Your task:
The listing should be returned in its entirety, exactly as given.
────────────────
### config.mk
export PLATFORM = sky130hd
export DESIGN_NAME = serial_frame_receiver
export DESIGN_NICKNAME = d
export VERILOG_FILES = /design/src/rtl/serial_link_pkg.sv /design/src/rtl/serial_frame_receiver.sv
export SDC_FILE = /design/constraint.sdc
export NUM_CORES = 1
export LEC_CHECK = 0
export CAP_MARGIN = 40
export CORE_MARGIN = 2
export CORE_UTILIZATION = 52
export DETAILED_ROUTE_END_ITERATION = 16
export PLACE_DENSITY = 0.87
export SLEW_MARGIN = 20
export SYNTH_ARGS = -nofsm -noshare
export SYNTH_HDL_FRONTEND = slang
export SYNTH_SLANG_ARGS = --single-unit
### constraint.sdc
create_clock -name clk -period 1.7 [get_ports clk]
set_input_delay 0.34 -clock clk [delete_from_list [all_inputs] [get_ports clk]]
set_output_delay 0.34 -clock clk [all_outputs]
set_load 0.02 [all_outputs]
### src/rtl/serial_link_pkg.sv
// Shared definitions for both ends of the serial link: FSM states and line levels.
package serial_link_pkg;

  typedef enum logic [2:0] {
    IDLE,
    DATA,
    PARITY,
    STOP,
    WAIT_HIGH
  } state_t;

  localparam logic START_BIT  = 1'b0;
  localparam logic STOP_BIT   = 1'b1;
  localparam logic IDLE_LEVEL = 1'b1;

endpackage

### src/rtl/serial_frame_receiver.sv
// Serial frame receiver: start bit, WIDTH data bits (LSB- or MSB-first),
// optional even parity, stop bit; word delivered through a one-entry
// valid/ready holding register.
module serial_frame_receiver
  import serial_link_pkg::*;
#(
  parameter int WIDTH     = 4,
  parameter int PARITY_EN = 1
) (
  input  logic             clk,
  input  logic             reset,
  input  logic             s_in,
  input  logic             msb_first,
  output logic [WIDTH-1:0] pout,
  output logic             out_valid,
  input  logic             out_ready,
  output logic             parity_err,
  output logic             frame_err,
  output logic             overrun,
  output logic             busy
);

  localparam int CW = (WIDTH > 2) ? $clog2(WIDTH) : 1;
  localparam logic [CW-1:0] LAST = CW'(WIDTH - 1);

  state_t           state;
  logic [CW-1:0]    cnt;
  logic [WIDTH-1:0] shift;
  logic             order_msb;
  logic             par_bad;

  // Frame FSM, deserialiser and holding-register handshake.
  always_ff @(posedge clk or posedge reset) begin
    if (reset) begin
      state      <= IDLE;
      cnt        <= '0;
      shift      <= '0;
      order_msb  <= 1'b0;
      par_bad    <= 1'b0;
      pout       <= '0;
      out_valid  <= 1'b0;
      parity_err <= 1'b0;
      frame_err  <= 1'b0;
      overrun    <= 1'b0;
      busy       <= 1'b0;
    end else begin
      frame_err <= 1'b0;
      overrun   <= 1'b0;

      // Consumption; a good stop below may refill in the same cycle.
      if (out_valid && out_ready) begin
        out_valid <= 1'b0;
      end

      case (state)
        IDLE: begin
          if (s_in == START_BIT) begin
            state     <= DATA;
            busy      <= 1'b1;
            order_msb <= msb_first;
            cnt       <= '0;
            par_bad   <= 1'b0;
          end
        end

        DATA: begin
          // Either order leaves the transmitted word in shift after WIDTH bits.
          if (order_msb) begin
            shift <= {shift[WIDTH-2:0], s_in};
          end else begin
            shift <= {s_in, shift[WIDTH-1:1]};
          end
          if (cnt == LAST) begin
            cnt   <= '0;
            state <= (PARITY_EN != 0) ? PARITY : STOP;
          end else begin
            cnt <= cnt + 1'b1;
          end
        end

        PARITY: begin
          par_bad <= s_in ^ (^shift);
          state   <= STOP;
        end

        STOP: begin
          if (s_in == STOP_BIT) begin
            state <= IDLE;
            busy  <= 1'b0;
            if (!out_valid || out_ready) begin
              pout       <= shift;
              parity_err <= par_bad;
              out_valid  <= 1'b1;
            end else begin
              overrun <= 1'b1;
            end
          end else begin
            frame_err <= 1'b1;
            state     <= WAIT_HIGH;
          end
        end

        WAIT_HIGH: begin
          if (s_in == IDLE_LEVEL) begin
            state <= IDLE;
            busy  <= 1'b0;
          end
        end

        default: begin
          state <= IDLE;
          busy  <= 1'b0;
        end
      endcase
    end
  end

endmodule

==> summary.txt <==
status = finished, final reports clean
Finished Cell Area = 1220 um^2
mapped cell area = 987 um^2
synthesized net count = 86
top cell type by total area after synthesis = dfrtp_1
flop-to-flop setup slack = 0.31 ns
Seq pwr share = 0.364
Seq/Total Area, Yosys = 0.507
fin crit share = 0.964
count leader, synth = dfrtp_1
Clk pin slew, worst setup/hold paths = 0.12 ns
via density per instance = 5.47
Total Wirelength = 1.90 mm
Fin Clk Skew = 0.00702 ns
WP depth = 1
CTS tree = done
clock sink count = 20
MaxCap Viol Count = 0
final count of pins violating max slew = 0
worst-skew pair later-pin latency = 0.30 ns
total track usage = 0.200
CP peak stage delay = 0.61 ns
crit path buf inv count = 1
CTS root buffer = clkbuf_4
Peak supply drop = 1.12 mV
synthesized flop and latch total = 20
starting density of the core = 0.560
Die ar. = 2260 um^2
CTS Buf Count = 3
Worst Setup SP = pout[0]$_DFFE_PP0P_
Int Power = 1.52 mW
Critical Path AT = 1.30 ns
CP required = 1.36 ns
Worst-Margin Slew = 0.421 ns
post-DP HPWL = 1.37 mm
post-cts repair resize count = 0
Die W = 47.6 um
initial antenna violation count = 0
Sequential Area = 500 um^2
cts hold-fix bufs = 0
combinational group share of total power = 0.474
PwrDens = 1960 nW/um^2
CP delay by family, top = buffers and inverters
crit path kind = reg -> out
RR Startpoint = state[0]$_DFFE_PP0P_
switching pwr = 0.873 mW
Synth top cells by count = dfrtp_1 (20), nor2_1 (9), a21oi_1 (5), mux2_4 (5)
final-stage net count = 106
Synth Flop Type = dfrtp_1
end of the critical path = pout[0]
CP cell instances = clkdlybuf4s50_1
clock network power share = 0.161
Area contributors post-synth = dfrtp_1 (51%), mux2_4 (7.6%), mux2i_1 (4.1%)
Placement Setup Slack = -0.0389 ns
vias in the first global route = 668
top cell type's share of synthesized area = 0.507
postcts setup bufs = 0
total leakage power = 0.572 nW
maximum clock path buffer count = 2
Max FO, Critical Path = 2
YS warnings = 0
fraction of layout cells with a size suffix above 1 = 0.212
RSZ-0062 raised after global routing = false
PortBufs = 13
Antenna Nets Post-Route = 0
routability cong. = 0.804
first-pass GRT wire length = 3.05 mm
largest net degree at the start of global routing = 21
worst r2r dst = shift[1]$_DFFE_PP0P_
H-tree depth = 1
post-route setup slack = 0.0612 ns
Multi-input gate area = 440 um^2
FMAX = 610 MHz
DRT iter0 DRCs = 12
final core utilization = 0.693
CORE AREA = 1760 um^2
Setup violations, final = 0
CP Launch Type = flop
worst r2r path cells = 4
# DRC = 0
CP max-delay cell = clkdlybuf4s50_1
Cell Area, Placed = 1170 um^2
Via Count = 678
Placed Cells = 120
Mapped Cells = 80
Post-synth EDFFs = 0
switching power share of the total = 0.365
count of cell types in the netlist = 31
Die H = 47.6 um
final hold violation count = 0
ant diodes = 0
endpoint class of the critical path = output port
Ports = 14
Final min period = 1.64 ns
fillcell total = 144
final cell count without fillers = 124
Area Growth Syn to Fin = 23.8%
syn_area_per_cell = 12.3 um^2
ys async rst share = 1.00
Rel. slew slack = 0.719
Hold Path Class = in -> async
GRT overflow = 0
wire per inst = 15.3 um
1st-pass router iterations = 4
Rows = 15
────────────────
Answer:
### config.mk
export PLATFORM = sky130hd
export DESIGN_NAME = serial_frame_receiver
export DESIGN_NICKNAME = d
export VERILOG_FILES = /design/src/rtl/serial_link_pkg.sv /design/src/rtl/serial_frame_receiver.sv
export SDC_FILE = /design/constraint.sdc
export NUM_CORES = 1
export LEC_CHECK = 0
export CAP_MARGIN = 40
export CORE_MARGIN = 2
export CORE_UTILIZATION = 52
export DETAILED_ROUTE_END_ITERATION = 16
export PLACE_DENSITY = 0.87
export SLEW_MARGIN = 20
export SYNTH_ARGS = -nofsm -noshare
export SYNTH_HDL_FRONTEND = slang
export SYNTH_SLANG_ARGS = --single-unit
### constraint.sdc
create_clock -name clk -period 1.7 [get_ports clk]
set_input_delay 0.34 -clock clk [delete_from_list [all_inputs] [get_ports clk]]
set_output_delay 0.34 -clock clk [all_outputs]
set_load 0.02 [all_outputs]
### src/rtl/serial_link_pkg.sv
// Shared definitions for both ends of the serial link: FSM states and line levels.
package serial_link_pkg;

  typedef enum logic [2:0] {
    IDLE,
    DATA,
    PARITY,
    STOP,
    WAIT_HIGH
  } state_t;

  localparam logic START_BIT  = 1'b0;
  localparam logic STOP_BIT   = 1'b1;
  localparam logic IDLE_LEVEL = 1'b1;

endpackage

### src/rtl/serial_frame_receiver.sv
// Serial frame receiver: start bit, WIDTH data bits (LSB- or MSB-first),
// optional even parity, stop bit; word delivered through a one-entry
// valid/ready holding register.
module serial_frame_receiver
  import serial_link_pkg::*;
#(
  parameter int WIDTH     = 4,
  parameter int PARITY_EN = 1
) (
  input  logic             clk,
  input  logic             reset,
  input  logic             s_in,
  input  logic             msb_first,
  output logic [WIDTH-1:0] pout,
  output logic             out_valid,
  input  logic             out_ready,
  output logic             parity_err,
  output logic             frame_err,
  output logic             overrun,
  output logic             busy
);

  localparam int CW = (WIDTH > 2) ? $clog2(WIDTH) : 1;
  localparam logic [CW-1:0] LAST = CW'(WIDTH - 1);

  state_t           state;
  logic [CW-1:0]    cnt;
  logic [WIDTH-1:0] shift;
  logic             order_msb;
  logic             par_bad;

  // Frame FSM, deserialiser and holding-register handshake.
  always_ff @(posedge clk or posedge reset) begin
    if (reset) begin
      state      <= IDLE;
      cnt        <= '0;
      shift      <= '0;
      order_msb  <= 1'b0;
      par_bad    <= 1'b0;
      pout       <= '0;
      out_valid  <= 1'b0;
      parity_err <= 1'b0;
      frame_err  <= 1'b0;
      overrun    <= 1'b0;
      busy       <= 1'b0;
    end else begin
      frame_err <= 1'b0;
      overrun   <= 1'b0;

      // Consumption; a good stop below may refill in the same cycle.
      if (out_valid && out_ready) begin
        out_valid <= 1'b0;
      end

      case (state)
        IDLE: begin
          if (s_in == START_BIT) begin
            state     <= DATA;
            busy      <= 1'b1;
            order_msb <= msb_first;
            cnt       <= '0;
            par_bad   <= 1'b0;
          end
        end

        DATA: begin
          // Either order leaves the transmitted word in shift after WIDTH bits.
          if (order_msb) begin
            shift <= {shift[WIDTH-2:0], s_in};
          end else begin
            shift <= {s_in, shift[WIDTH-1:1]};
          end
          if (cnt == LAST) begin
            cnt   <= '0;
            state <= (PARITY_EN != 0) ? PARITY : STOP;
          end else begin
            cnt <= cnt + 1'b1;
          end
        end

        PARITY: begin
          par_bad <= s_in ^ (^shift);
          state   <= STOP;
        end

        STOP: begin
          if (s_in == STOP_BIT) begin
            state <= IDLE;
            busy  <= 1'b0;
            if (!out_valid || out_ready) begin
              pout       <= shift;
              parity_err <= par_bad;
              out_valid  <= 1'b1;
            end else begin
              overrun <= 1'b1;
            end
          end else begin
            frame_err <= 1'b1;
            state     <= WAIT_HIGH;
          end
        end

        WAIT_HIGH: begin
          if (s_in == IDLE_LEVEL) begin
            state <= IDLE;
            busy  <= 1'b0;
          end
        end

        default: begin
          state <= IDLE;
          busy  <= 1'b0;
        end
      endcase
    end
  end

endmodule

==> summary.txt <==
status = finished, final reports clean
Finished Cell Area = 1220 um^2
mapped cell area = 987 um^2
synthesized net count = 86
top cell type by total area after synthesis = dfrtp_1
flop-to-flop setup slack = 0.31 ns
Seq pwr share = 0.364
Seq/Total Area, Yosys = 0.507
fin crit share = 0.964
count leader, synth = dfrtp_1
Clk pin slew, worst setup/hold paths = 0.12 ns
via density per instance = 5.47
Total Wirelength = 1.90 mm
Fin Clk Skew = 0.00702 ns
WP depth = 1
CTS tree = done
clock sink count = 20
MaxCap Viol Count = 0
final count of pins violating max slew = 0
worst-skew pair later-pin latency = 0.30 ns
total track usage = 0.200
CP peak stage delay = 0.61 ns
crit path buf inv count = 1
CTS root buffer = clkbuf_4
Peak supply drop = 1.12 mV
synthesized flop and latch total = 20
starting density of the core = 0.560
Die ar. = 2260 um^2
CTS Buf Count = 3
Worst Setup SP = pout[0]$_DFFE_PP0P_
Int Power = 1.52 mW
Critical Path AT = 1.30 ns
CP required = 1.36 ns
Worst-Margin Slew = 0.421 ns
post-DP HPWL = 1.37 mm
post-cts repair resize count = 0
Die W = 47.6 um
initial antenna violation count = 0
Sequential Area = 500 um^2
cts hold-fix bufs = 0
combinational group share of total power = 0.474
PwrDens = 1960 nW/um^2
CP delay by family, top = buffers and inverters
crit path kind = reg -> out
RR Startpoint = state[0]$_DFFE_PP0P_
switching pwr = 0.873 mW
Synth top cells by count = dfrtp_1 (20), nor2_1 (9), a21oi_1 (5), mux2_4 (5)
final-stage net count = 106
Synth Flop Type = dfrtp_1
end of the critical path = pout[0]
CP cell instances = clkdlybuf4s50_1
clock network power share = 0.161
Area contributors post-synth = dfrtp_1 (51%), mux2_4 (7.6%), mux2i_1 (4.1%)
Placement Setup Slack = -0.0389 ns
vias in the first global route = 668
top cell type's share of synthesized area = 0.507
postcts setup bufs = 0
total leakage power = 0.572 nW
maximum clock path buffer count = 2
Max FO, Critical Path = 2
YS warnings = 0
fraction of layout cells with a size suffix above 1 = 0.212
RSZ-0062 raised after global routing = false
PortBufs = 13
Antenna Nets Post-Route = 0
routability cong. = 0.804
first-pass GRT wire length = 3.05 mm
largest net degree at the start of global routing = 21
worst r2r dst = shift[1]$_DFFE_PP0P_
H-tree depth = 1
post-route setup slack = 0.0612 ns
Multi-input gate area = 440 um^2
FMAX = 610 MHz
DRT iter0 DRCs = 12
final core utilization = 0.693
CORE AREA = 1760 um^2
Setup violations, final = 0
CP Launch Type = flop
worst r2r path cells = 4
# DRC = 0
CP max-delay cell = clkdlybuf4s50_1
Cell Area, Placed = 1170 um^2
Via Count = 678
Placed Cells = 120
Mapped Cells = 80
Post-synth EDFFs = 0
switching power share of the total = 0.365
count of cell types in the netlist = 31
Die H = 47.6 um
final hold violation count = 0
ant diodes = 0
endpoint class of the critical path = output port
Ports = 14
Final min period = 1.64 ns
fillcell total = 144
final cell count without fillers = 124
Area Growth Syn to Fin = 23.8%
syn_area_per_cell = 12.3 um^2
ys async rst share = 1.00
Rel. slew slack = 0.719
Hold Path Class = in -> async
GRT overflow = 0
wire per inst = 15.3 um
1st-pass router iterations = 4
Rows = 15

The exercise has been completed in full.